BEGIN Records to process

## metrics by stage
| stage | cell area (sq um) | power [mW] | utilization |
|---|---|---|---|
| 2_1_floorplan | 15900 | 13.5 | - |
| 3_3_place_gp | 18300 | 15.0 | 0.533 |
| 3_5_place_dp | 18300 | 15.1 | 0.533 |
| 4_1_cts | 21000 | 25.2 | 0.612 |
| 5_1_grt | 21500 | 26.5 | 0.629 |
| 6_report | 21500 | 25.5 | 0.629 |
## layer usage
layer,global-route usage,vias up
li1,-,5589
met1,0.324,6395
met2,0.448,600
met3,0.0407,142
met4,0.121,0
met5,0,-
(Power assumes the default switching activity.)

END Records to process

→ Assigned task
Word for word, every record must be given again.

→ Solution to this problem
## metrics by stage
| stage | cell area (sq um) | power [mW] | utilization |
|---|---|---|---|
| 2_1_floorplan | 15900 | 13.5 | - |
| 3_3_place_gp | 18300 | 15.0 | 0.533 |
| 3_5_place_dp | 18300 | 15.1 | 0.533 |
| 4_1_cts | 21000 | 25.2 | 0.612 |
| 5_1_grt | 21500 | 26.5 | 0.629 |
| 6_report | 21500 | 25.5 | 0.629 |
## layer usage
layer,global-route usage,vias up
li1,-,5589
met1,0.324,6395
met2,0.448,600
met3,0.0407,142
met4,0.121,0
met5,0,-
(Power assumes the default switching activity.)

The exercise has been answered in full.